↓↓↓

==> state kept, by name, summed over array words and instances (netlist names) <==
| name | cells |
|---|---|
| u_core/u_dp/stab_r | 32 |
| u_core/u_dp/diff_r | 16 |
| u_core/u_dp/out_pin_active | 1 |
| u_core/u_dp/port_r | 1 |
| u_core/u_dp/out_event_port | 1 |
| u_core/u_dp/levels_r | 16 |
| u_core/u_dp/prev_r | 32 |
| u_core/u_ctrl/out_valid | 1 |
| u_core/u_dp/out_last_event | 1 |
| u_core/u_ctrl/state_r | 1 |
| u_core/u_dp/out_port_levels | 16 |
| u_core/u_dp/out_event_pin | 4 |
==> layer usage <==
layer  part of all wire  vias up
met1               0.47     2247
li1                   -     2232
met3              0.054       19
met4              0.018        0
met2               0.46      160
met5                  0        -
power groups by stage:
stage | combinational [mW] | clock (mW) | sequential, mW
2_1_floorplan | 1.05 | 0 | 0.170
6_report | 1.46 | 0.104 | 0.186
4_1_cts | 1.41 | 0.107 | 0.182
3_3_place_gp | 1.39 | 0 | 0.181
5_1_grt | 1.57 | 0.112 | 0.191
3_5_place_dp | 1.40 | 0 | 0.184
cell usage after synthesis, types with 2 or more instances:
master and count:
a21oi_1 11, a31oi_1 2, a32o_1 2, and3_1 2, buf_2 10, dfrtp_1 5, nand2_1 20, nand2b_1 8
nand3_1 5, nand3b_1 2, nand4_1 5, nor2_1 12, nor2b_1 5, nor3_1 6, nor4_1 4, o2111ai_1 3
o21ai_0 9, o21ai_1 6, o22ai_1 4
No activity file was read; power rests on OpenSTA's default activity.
$ cat src/design/hsp_pkg.sv
// Shared types and constants of the HTTP status line parser.
// No dependencies; every design module imports this package.
package hsp_pkg;

	localparam int MAX_LINE_LEN = 4096;
	localparam int POS_W        = $clog2(MAX_LINE_LEN + 1);
	localparam int OFS_W        = 13;
	localparam int ACC_W        = 10;

	localparam int QDEPTH = 2;
	localparam int QPTR_W = (QDEPTH > 1) ? $clog2(QDEPTH) : 1;
	localparam int QCNT_W = $clog2(QDEPTH + 1);

	localparam logic [7:0] CH_H     = 8'h48;
	localparam logic [7:0] CH_T     = 8'h54;
	localparam logic [7:0] CH_P     = 8'h50;
	localparam logic [7:0] CH_SLASH = 8'h2F;
	localparam logic [7:0] CH_DOT   = 8'h2E;
	localparam logic [7:0] CH_SP    = 8'h20;
	localparam logic [7:0] CH_TAB   = 8'h09;
	localparam logic [7:0] CH_ZERO  = 8'h30;
	localparam logic [7:0] CH_NINE  = 8'h39;
	localparam logic [7:0] CH_VIS_LO = 8'h21;
	localparam logic [7:0] CH_VIS_HI = 8'h7E;

	localparam logic [ACC_W-1:0] ACC_MAX    = 10'd1023;
	localparam logic [ACC_W-1:0] VER_MAX    = 10'd9;
	localparam logic [ACC_W-1:0] STATUS_MIN = 10'd100;
	localparam logic [ACC_W-1:0] STATUS_MAX = 10'd599;

	typedef enum logic [2:0] {
		ERR_NONE     = 3'd0,
		ERR_SYNTAX   = 3'd1,
		ERR_VERSION  = 3'd2,
		ERR_STATUS   = 3'd3,
		ERR_EARLY    = 3'd4,
		ERR_TOO_LONG = 3'd5
	} err_t;

	typedef enum logic [14:0] {
		PH_IDLE  = 15'h0001,
		PH_H     = 15'h0002,
		PH_T1    = 15'h0004,
		PH_T2    = 15'h0008,
		PH_P     = 15'h0010,
		PH_SLASH = 15'h0020,
		PH_MAJ0  = 15'h0040,
		PH_MAJ   = 15'h0080,
		PH_MIN0  = 15'h0100,
		PH_MIN   = 15'h0200,
		PH_ST0   = 15'h0400,
		PH_ST    = 15'h0800,
		PH_RS0   = 15'h1000,
		PH_RS    = 15'h2000,
		PH_DONE  = 15'h4000
	} phase_t;

	// One classified byte as it travels from the front to the back.
	typedef struct packed {
		logic [7:0] data;
		logic       first;
		logic       last;
		logic       digit;
		logic       in_set;
	} beat_t;

	// Head of the queue as the back sees it.
	typedef struct packed {
		logic  valid;
		beat_t beat;
	} q_head_t;

endpackage

$ cat src/design/hsp_front.sv
// Front end: takes input beats and classifies each byte for the parser.
// Depends on hsp_pkg; pushes into hsp_queue.
module hsp_front
	import hsp_pkg::*;
(
	input  logic       in_valid,
	output logic       in_ready,
	input  logic [7:0] data_byte,
	input  logic       first,
	input  logic       last,
	input  logic       q_full,
	output logic       push,
	output beat_t      push_beat
);

	logic is_digit;
	logic is_vis;

	assign is_digit = (data_byte >= CH_ZERO) && (data_byte <= CH_NINE);
	assign is_vis   = (data_byte >= CH_VIS_LO) && (data_byte <= CH_VIS_HI);

	assign in_ready = !q_full;
	assign push     = in_valid && !q_full;

	always_comb begin
		push_beat.data   = data_byte;
		push_beat.first  = first;
		push_beat.last   = last;
		push_beat.digit  = is_digit;
		push_beat.in_set = is_vis || (data_byte == CH_TAB) || (data_byte == CH_SP);
	end

endmodule

$ cat src/design/hsp_queue.sv
// Short queue of classified beats between the front and the back.
// Depends on hsp_pkg.
module hsp_queue
	import hsp_pkg::*;
(
	input  logic    clk,
	input  logic    arst_n,
	input  logic    push,
	input  beat_t   push_beat,
	output logic    full,
	input  logic    pop,
	output q_head_t head
);

	beat_t             mem_q [QDEPTH];
	logic [QPTR_W-1:0] wr_ptr_q;
	logic [QPTR_W-1:0] rd_ptr_q;
	logic [QCNT_W-1:0] count_q;

	function automatic logic [QPTR_W-1:0] ptr_next(input logic [QPTR_W-1:0] ptr);
		return (ptr == QPTR_W'(QDEPTH - 1)) ? '0 : ptr + QPTR_W'(1);
	endfunction

	assign full       = (count_q == QCNT_W'(QDEPTH));
	assign head.valid = (count_q != '0);
	assign head.beat  = mem_q[rd_ptr_q];

	always_ff @(posedge clk) begin
		if (push) begin
			mem_q[wr_ptr_q] <= push_beat;
		end
	end

	always_ff @(posedge clk or negedge arst_n) begin
		if (!arst_n) begin
			wr_ptr_q <= '0;
			rd_ptr_q <= '0;
			count_q  <= '0;
		end else begin
			if (push) begin
				wr_ptr_q <= ptr_next(wr_ptr_q);
			end
			if (pop) begin
				rd_ptr_q <= ptr_next(rd_ptr_q);
			end
			case ({push, pop})
				2'b10:   count_q <= count_q + QCNT_W'(1);
				2'b01:   count_q <= count_q - QCNT_W'(1);
				default: count_q <= count_q;
			endcase
		end
	end

endmodule

$ cat src/design/hsp_back.sv
// Back end: the status line state machine and the result register; it takes one beat
// per cycle while no result is stalled. Depends on hsp_pkg; pops beats from hsp_queue.
module hsp_back
	import hsp_pkg::*;
(
	input  logic             clk,
	input  logic             arst_n,
	input  q_head_t          head,
	output logic             pop,
	output logic             out_valid,
	input  logic             out_ready,
	output logic             ok,
	output logic [2:0]       error_code,
	output logic [3:0]       version_major,
	output logic [3:0]       version_minor,
	output logic [9:0]       status_value,
	output logic [OFS_W-1:0] status_end,
	output logic             has_reason,
	output logic [OFS_W-1:0] reason_begin,
	output logic [OFS_W-1:0] reason_end,
	output logic [OFS_W-1:0] consumed
);

	phase_t             phase_q;
	logic [ACC_W-1:0]   acc_q;
	logic [ACC_W-1:0]   major_q;
	logic [POS_W-1:0]   pos_q;
	logic [7:0]         ver_q;
	logic [ACC_W-1:0]   status_q;
	logic [POS_W-1:0]   line_end_q;
	logic [POS_W-1:0]   rstart_q;
	logic [1:0]         flags_q;

	phase_t             ph;
	logic [ACC_W-1:0]   acc;
	logic [ACC_W-1:0]   maj;
	logic [POS_W-1:0]   pos;
	logic [POS_W-1:0]   p;
	logic [7:0]         ver;
	logic [ACC_W-1:0]   st;
	logic [POS_W-1:0]   lend;
	logic [POS_W-1:0]   rst;
	logic [1:0]         flg;
	logic               active;
	logic               fire;
	logic               okv;
	err_t               err;
	logic               has;
	beat_t              b;

	logic               out_valid_q;
	logic               ok_q;
	logic [2:0]         err_q;
	logic [3:0]         vmaj_q;
	logic [3:0]         vmin_q;
	logic [9:0]         stc_q;
	logic [OFS_W-1:0]   send_q;
	logic               has_q;
	logic [OFS_W-1:0]   rbeg_q;
	logic [OFS_W-1:0]   rend_q;
	logic [OFS_W-1:0]   cons_q;

	logic               r_ok;
	logic [3:0]         r_vmaj;
	logic [3:0]         r_vmin;
	logic [9:0]         r_stc;
	logic [OFS_W-1:0]   r_send;
	logic [OFS_W-1:0]   r_rbeg;
	logic [OFS_W-1:0]   r_rend;
	logic [OFS_W-1:0]   r_cons;

	// Decimal accumulate with saturation: acc * 10 + d, capped at ACC_MAX.
	function automatic logic [ACC_W-1:0] mul10_add(input logic [ACC_W-1:0] a,
			input logic [3:0] d);
		logic [ACC_W+3:0] v;
		v = (ACC_W+4)'({a, 3'b000}) + (ACC_W+4)'({a, 1'b0}) + (ACC_W+4)'(d);
		return (v > (ACC_W+4)'(ACC_MAX)) ? ACC_MAX : v[ACC_W-1:0];
	endfunction

	assign b   = head.beat;
	assign pop = head.valid && (!out_valid_q || out_ready);

	always_comb begin
		ph     = phase_q;
		acc    = acc_q;
		maj    = major_q;
		pos    = pos_q;
		p      = pos_q;
		ver    = ver_q;
		st     = status_q;
		lend   = line_end_q;
		rst    = rstart_q;
		flg    = flags_q;
		fire   = 1'b0;
		okv    = 1'b0;
		err    = ERR_NONE;
		active = (phase_q != PH_IDLE) && (phase_q != PH_DONE);

		if (b.first) begin
			ph     = PH_H;
			acc    = '0;
			maj    = '0;
			pos    = '0;
			ver    = '0;
			st     = '0;
			lend   = '0;
			rst    = '0;
			flg    = '0;
			active = 1'b1;
		end

		if (active) begin
			if (((ph == PH_RS0) || (ph == PH_RS)) && !b.in_set) begin
				// The byte that ends the reason phrase is not consumed.
				fire = 1'b1;
				okv  = 1'b1;
			end else if (pos >= POS_W'(MAX_LINE_LEN)) begin
				fire = 1'b1;
				err  = ERR_TOO_LONG;
			end else begin
				p   = pos;
				pos = p + POS_W'(1);
				case (ph)
					PH_H: begin
						if (b.data != CH_H) begin
							fire = 1'b1; err = ERR_SYNTAX;
						end else ph = PH_T1;
					end
					PH_T1: begin
						if (b.data != CH_T) begin
							fire = 1'b1; err = ERR_SYNTAX;
						end else ph = PH_T2;
					end
					PH_T2: begin
						if (b.data != CH_T) begin
							fire = 1'b1; err = ERR_SYNTAX;
						end else ph = PH_P;
					end
					PH_P: begin
						if (b.data != CH_P) begin
							fire = 1'b1; err = ERR_SYNTAX;
						end else ph = PH_SLASH;
					end
					PH_SLASH: begin
						if (b.data != CH_SLASH) begin
							fire = 1'b1; err = ERR_SYNTAX;
						end else ph = PH_MAJ0;
					end
					PH_MAJ0: begin
						if (!b.digit) begin
							fire = 1'b1; err = ERR_SYNTAX;
						end else begin
							acc = ACC_W'(b.data[3:0]);
							ph  = PH_MAJ;
						end
					end
					PH_MIN0: begin
						if (!b.digit) begin
							fire = 1'b1; err = ERR_SYNTAX;
						end else begin
							acc = ACC_W'(b.data[3:0]);
							ph  = PH_MIN;
						end
					end
					PH_ST0: begin
						if (!b.digit) begin
							fire = 1'b1; err = ERR_SYNTAX;
						end else begin
							acc = ACC_W'(b.data[3:0]);
							ph  = PH_ST;
						end
					end
					PH_MAJ: begin
						if (b.digit) begin
							acc = mul10_add(acc, b.data[3:0]);
						end else if (b.data != CH_DOT) begin
							fire = 1'b1; err = ERR_SYNTAX;
						end else begin
							maj = acc;
							acc = '0;
							ph  = PH_MIN0;
						end
					end
					PH_MIN: begin
						if (b.digit) begin
							acc = mul10_add(acc, b.data[3:0]);
						end else if ((maj > VER_MAX) || (acc > VER_MAX)) begin
							fire = 1'b1; err = ERR_VERSION;
						end else begin
							ver    = {maj[3:0], acc[3:0]};
							flg[0] = 1'b1;
							if (b.data != CH_SP) begin
								fire = 1'b1; err = ERR_SYNTAX;
							end else begin
								acc = '0;
								ph  = PH_ST0;
							end
						end
					end
					PH_ST: begin
						if (b.digit) begin
							acc = mul10_add(acc, b.data[3:0]);
						end else if ((acc < STATUS_MIN) || (acc > STATUS_MAX)) begin
							fire = 1'b1; err = ERR_STATUS;
						end else begin
							st     = acc;
							lend   = p;
							flg[1] = 1'b1;
							if (b.data != CH_SP) begin
								fire = 1'b1; err = ERR_SYNTAX;
							end else ph = PH_RS0;
						end
					end
					PH_RS0: begin
						rst = p;
						ph  = PH_RS;
					end
					default: begin
					end
				endcase

				if (!fire && b.last) begin
					fire = 1'b1;
					if ((ph == PH_RS0) || (ph == PH_RS)) begin
						okv = 1'b1;
					end else if (ph == PH_MIN) begin
						if ((maj > VER_MAX) || (acc > VER_MAX)) begin
							err = ERR_VERSION;
						end else begin
							ver    = {maj[3:0], acc[3:0]};
							flg[0] = 1'b1;
							err    = ERR_EARLY;
						end
					end else if (ph == PH_ST) begin
						if ((acc < STATUS_MIN) || (acc > STATUS_MAX)) begin
							err = ERR_STATUS;
						end else begin
							st     = acc;
							lend   = pos;
							flg[1] = 1'b1;
							err    = ERR_EARLY;
						end
					end else begin
						err = ERR_EARLY;
					end
				end
			end
		end

		has    = okv && (ph == PH_RS);
		r_ok   = okv;
		r_vmaj = flg[0] ? ver[7:4] : 4'd0;
		r_vmin = flg[0] ? ver[3:0] : 4'd0;
		r_stc  = flg[1] ? st : '0;
		r_send = has ? OFS_W'(pos) : OFS_W'(lend);
		r_rbeg = has ? OFS_W'(rst) : '0;
		r_rend = has ? OFS_W'(pos) : '0;
		r_cons = okv ? OFS_W'(pos) : '0;
		if (fire) begin
			ph = PH_DONE;
		end
	end

	always_ff @(posedge clk or negedge arst_n) begin
		if (!arst_n) begin
			phase_q     <= PH_IDLE;
			out_valid_q <= 1'b0;
		end else begin
			if (pop) begin
				phase_q <= ph;
			end
			if (pop && fire) begin
				out_valid_q <= 1'b1;
			end else if (out_ready) begin
				out_valid_q <= 1'b0;
			end
		end
	end

	always_ff @(posedge clk) begin
		if (pop) begin
			acc_q      <= acc;
			major_q    <= maj;
			pos_q      <= pos;
			ver_q      <= ver;
			status_q   <= st;
			line_end_q <= lend;
			rstart_q   <= rst;
			flags_q    <= flg;
		end
		if (pop && fire) begin
			ok_q   <= r_ok;
			err_q  <= err;
			vmaj_q <= r_vmaj;
			vmin_q <= r_vmin;
			stc_q  <= r_stc;
			send_q <= r_send;
			has_q  <= has;
			rbeg_q <= r_rbeg;
			rend_q <= r_rend;
			cons_q <= r_cons;
		end
	end

	assign out_valid     = out_valid_q;
	assign ok            = ok_q;
	assign error_code    = err_q;
	assign version_major = vmaj_q;
	assign version_minor = vmin_q;
	assign status_value  = stc_q;
	assign status_end    = send_q;
	assign has_reason    = has_q;
	assign reason_begin  = rbeg_q;
	assign reason_end    = rend_q;
	assign consumed      = cons_q;

endmodule
### config.mk
export PLATFORM = sky130hd
export DESIGN_NAME = lpm_front
export DESIGN_NICKNAME = d
export VERILOG_FILES = /design/src/rtl/lpm_pkg.sv /design/src/rtl/lpm_front.sv
export SDC_FILE = /design/constraint.sdc
export NUM_CORES = 1
export LEC_CHECK = 0
export BUFFER_PORTS_ARGS = -buffer_cell sky130_fd_sc_hd__clkbuf_2
export CORE_MARGIN = 2
export CORE_UTILIZATION = 35
export CTS_BUF_LIST = sky130_fd_sc_hd__clkbuf_4 sky130_fd_sc_hd__clkbuf_8 sky130_fd_sc_hd__clkbuf_16
export DETAILED_ROUTE_END_ITERATION = 6
export PLACE_DENSITY = 0.55
export SLEW_MARGIN = 40
export SYNTH_ARGS = -nofsm -noshare
export SYNTH_HDL_FRONTEND = slang
export SYNTH_SLANG_ARGS = --single-unit
### constraint.sdc
create_clock -name clk -period 5.77 [get_ports clk]
set_input_delay 1.154 -clock clk [delete_from_list [all_inputs] [get_ports clk]]
set_output_delay 1.154 -clock clk [all_outputs]
set_load 0.1 [all_outputs]
### src/rtl/lpm_pkg.sv
package lpm_pkg;

  // Operation codes carried by an input transaction.
  localparam logic OP_ADD    = 1'b0;
  localparam logic OP_LOOKUP = 1'b1;

  // Result status codes.
  localparam logic [1:0] ST_OK   = 2'd0;
  localparam logic [1:0] ST_DUP  = 2'd1;
  localparam logic [1:0] ST_NONE = 2'd2;
  localparam logic [1:0] ST_FULL = 2'd3;

  typedef struct packed {
    logic        operation;
    logic [31:0] address;
    logic [31:0] prefix_mask;
    logic [31:0] hop_address;
    logic [7:0]  port_number;
  } item_t;

  typedef struct packed {
    logic [1:0]  status;
    logic [31:0] found_hop;
    logic [7:0]  found_port;
  } result_t;

  // Queue status seen by the walk engine.
  typedef struct packed {
    logic  valid;
    item_t item;
  } queue_head_t;

endpackage

### src/rtl/lpm_front.sv
module lpm_front (
  input  logic                 clk,
  input  logic                 rst,
  input  logic                 enable,
  input  logic                 in_valid,
  output logic                 in_ready,
  input  lpm_pkg::item_t       in_item,
  output lpm_pkg::queue_head_t head,
  input  logic                 pop
);

  lpm_pkg::item_t slots [2];
  logic       wr_ptr;
  logic       rd_ptr;
  logic [1:0] count;
  logic       push;
  logic       take;

  // Transactions are taken while there is room and the store is not being cleared.
  assign in_ready = enable && (count != 2'd2);
  assign push     = in_valid && in_ready;
  assign take     = pop && (count != 2'd0);

  assign head.valid = (count != 2'd0);
  assign head.item  = slots[rd_ptr];

  // Two-entry queue between the input channel and the walk engine.
  always_ff @(posedge clk) begin
    if (push) begin
      slots[wr_ptr] <= in_item;
    end
    if (rst) begin
      wr_ptr <= 1'b0;
      rd_ptr <= 1'b0;
      count  <= 2'd0;
    end else begin
      if (push) begin
        wr_ptr <= ~wr_ptr;
      end
      if (take) begin
        rd_ptr <= ~rd_ptr;
      end
      count <= count + {1'b0, push} - {1'b0, take};
    end
  end

endmodule

# --- Word-level counts from Yosys, hierarchy flattened ---
# Memories as Yosys holds them, arrays and structs flattened. A register that Yosys moved wholly into a read port is not among the register bits.
# Index checks and enable logic that the tools add are counted.
op_classes:
  n_reduce_logical: 4
  order_cmp: 0
  n_mux: 4
  n_bitwise: 2
  n_eq_ne: 1
  n_shift: 0
  add_sub_neg: 2
  mul: 0
  div_mod_pow: 0
op_table:
  columns: ["operator", "n"]
  rows:
  - ["$mux 1", 4]
  - ["$logic_and 1x1->1", 3]
  - ["$add 2x1->2", 1]
  - ["$ne 2x2->1 const B", 1]
  - ["$not 1->1", 2]
  - ["$reduce_bool 2->1", 1]
  - ["$sub 2x1->2", 1]
totals:
  romBits: 0
  in_bits: 110
  n_memories: 1
  latch_bits: 0
  wordCells: 17
  register_bits: 4
  ram_bits: 210
mem_list:
  columns: ["memory", "depth", "word_bits", "read_ports", "rd_ports_with_merged_regs", "write_ports", "line_no", "text"]
  rows:
  - ["slots", 2, 105, 1, 1, 1, "lpm_front.sv:12", "lpm_pkg::item_t slots [2];"]

# --- Logic depth before layout (Yosys ltp) ---
logic_depth:
  ltp_word: 5
  ltp_mapped: 8
  ltp_nobuf: 8

# --- Worst setup path before layout ---
# Ideal clock, no wire load.
synth_path:
  path_kind: "input to register"
  from: "in in_valid"
  to: "mem slots[0][0] in the netlist's numbering (enable)"
  n_path_buf: 0
  stages: 2
  path_slack_ps: -452
  t_arrival_ps: 5652
  path_cell_list: "nand3_1 > nor2_1"
synth_between:
  elab_chain_len: 3
synth_lines:
  columns: ["element", "line_no", "text"]
  rows:
  - ["start: declaration", "lpm_front.sv:5", "input logic in_valid,"]
  - ["$logic_and 1x1->1", "lpm_front.sv:21", "assign push = in_valid && in_ready;"]
  - ["$mux 1", "lpm_front.sv:29", "if (push) begin"]
  - ["$mux 1 (implied by the code)", "lpm_front.sv:30", "slots[wr_ptr] <= in_item;"]
  - ["end: declaration", "lpm_front.sv:12", null]
# No other way between the ends.

==> results.rst <==
.. list-table::
   :header-rows: 1

   * - Metric
     - Value
   * - FILL cells
     - between 1500 and 2000
   * - Netlist cell types
     - 21
   * - Via count of the first global-routing pass
     - 4277
   * - Worst clock skew
     - 0.0111 ns
   * - Count of unresolved DRC violations after routing
     - 0
   * - Path class of the lowest-slack min-delay path
     - reg2reg
   * - Routing usage on met3
     - 4.42%
   * - Warnings from Yosys
     - 0
   * - Worst EP required
     - 4.62 ns
   * - Setup_tns
     - 0 ns
   * - F_max
     - slightly below 300 MHz
   * - Total placed instance area
     - 9500 µm²
   * - Number of maximum-capacitance constraint violations
     - 0
   * - Data arrival time at the worst-slack endpoint
     - 2.28 ns
   * - Site row count
     - 55
   * - Syn Inst Count
     - 353
   * - Crit Path Class
     - reg2out
   * - Number of setup buffers added after CTS
     - 0
   * - Placed cells
     - 850
   * - Critical path startpoint category
     - flip-flop
   * - Power per cell area
     - 582 nW/µm²
   * - Yosys reg bits
     - 215
   * - Total iterations of the first detailed-routing run
     - 4
   * - Setup repair after global routing missed its margin
     - false
   * - Top fanout value on the critical path
     - 27
   * - Number of sinks on the clock net
     - 215
   * - I/O pins
     - 217
   * - Instance count along the most critical hold path
     - 2
   * - Global-route wire length before repair
     - 23.3 mm
   * - Result of the run
     - complete, no violations
   * - Sequential fraction of the synthesis area
     - 79.4%
   * - Met2 Usage GRT
     - between 10% and 20%
   * - Clock root cell
     - clkbuf_16
   * - Setup-failing EPs final
     - 0
   * - Routed vias
     - 4062
   * - Netlist Area Pre-Place
     - 8070 µm²
   * - Clock latency on the worst-skew pair
     - 0.50 ns
   * - Overall die width
     - 156 µm
   * - Fraction of final layout cells with drive strength greater than 1
     - 61.1%
   * - Measured slew at the worst slew-check pin
     - 0.665 ns
   * - Total Wirelength
     - 15.2 mm
   * - Number of vias per cell
     - 4.55
   * - Buffer depth of the longest clock path
     - 3
   * - Leading cell types in the layout, fill and taps excluded
     - clkbuf_2, edfxtp_1, mux2_2
   * - Static leakage
     - 3.96 nW
   * - Final worst setup slack
     - approximately 2.3 ns
   * - Clock tree from TritonCTS
     - done
   * - Total global-route track usage
     - 12.2%
   * - Cts hold-fix bufs
     - 0
   * - Floorplan Core Area
     - 22600 µm²
   * - Starting density of the core
     - 35.6%
   * - Antenna violations before repair
     - 0
   * - Post-DR wirelength/cell
     - 17.0 µm
   * - Die outline height
     - 156 µm
   * - Element type at the critical path end
     - primary output
   * - CP max stage cell
     - dfxtp_4
   * - Final Hold Slack
     - 0.525 ns
   * - Slew headroom
     - 55.6%
   * - Port Buffers
     - 216
   * - Maximum number of pins on one net before global-route repair
     - 59
   * - Level count of the clock H-tree
     - 1
   * - Critical path's largest stage delay
     - roughly 0.55 ns
   * - Largest vdd supply drop
     - a little over 0.4 mV
   * - Area of combinational cells with multiple inputs
     - 1520 µm²
   * - Routing usage on met1
     - 15.3%
   * - Hold Fails Final Rpt
     - 0
   * - Non-filler instance count after layout
     - 892
   * - Clock buffers created by TritonCTS
     - 24
   * - Global placer's final weighted congestion
     - just under 0.7
   * - Post-cts resize count
     - 0
   * - Grt ovf
     - 0
   * - Commonest non-fill, non-tap cell in the layout
     - clkbuf_2
   * - Area of the die
     - approximately 24000 µm²
   * - Final cycle utilization of the critical path
     - 59.5%
   * - Most congested layer reported by global routing
     - met2
   * - Storage element area
     - about 6400 µm²
   * - Remaining number of nets flagged by the antenna check after routing
     - 0
   * - Final design area excluding fillers
     - about 10000 µm²
   * - Clk slew on worst S/H paths
     - 0.06 ns
   * - Synth Area per Inst
     - 22.8 µm²
   * - Max-slew violation count
     - 0
   * - Antenna diodes
     - 0
   * - Net total in the final layout
     - 704
   * - Layout overhead on the synthesized area
     - 27.9%
   * - Synthesized Nets
     - 465
   * - Register-to-Register Path Depth
     - 5
   * - 1st-iter DRT viols
     - 176
   * - Clock period minus worst slack
     - 3.43 ns
   * - Worst slack at placement
     - 2.77 ns
   * - Register-to-Register Setup Slack
     - approximately 3.8 ns
   * - Detailed Place HPWL
     - 10.3 mm
   * - Cells along the critical path
     - buf_16, buf_12, mux2_2, clkbuf_2
report_power, final:
part	internal [W]	switching, W	total, W
sequential	0.00186	0.0000585	0.00192
clock	0.000953	0.000563	0.00152
combinational	0.000539	0.00203	0.00257
total	0.00335	0.00265	0.00601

↑↑↑

WORK TO BE COMPLETED - Write out the records exactly, starting at the first line and stopping after the line that contains "5_1_grt | 1.57 | 0.112 | 0.191".

RESPONSE TO THIS TASK -
==> state kept, by name, summed over array words and instances (netlist names) <==
| name | cells |
|---|---|
| u_core/u_dp/stab_r | 32 |
| u_core/u_dp/diff_r | 16 |
| u_core/u_dp/out_pin_active | 1 |
| u_core/u_dp/port_r | 1 |
| u_core/u_dp/out_event_port | 1 |
| u_core/u_dp/levels_r | 16 |
| u_core/u_dp/prev_r | 32 |
| u_core/u_ctrl/out_valid | 1 |
| u_core/u_dp/out_last_event | 1 |
| u_core/u_ctrl/state_r | 1 |
| u_core/u_dp/out_port_levels | 16 |
| u_core/u_dp/out_event_pin | 4 |
==> layer usage <==
layer  part of all wire  vias up
met1               0.47     2247
li1                   -     2232
met3              0.054       19
met4              0.018        0
met2               0.46      160
met5                  0        -
power groups by stage:
stage | combinational [mW] | clock (mW) | sequential, mW
2_1_floorplan | 1.05 | 0 | 0.170
6_report | 1.46 | 0.104 | 0.186
4_1_cts | 1.41 | 0.107 | 0.182
3_3_place_gp | 1.39 | 0 | 0.181
5_1_grt | 1.57 | 0.112 | 0.191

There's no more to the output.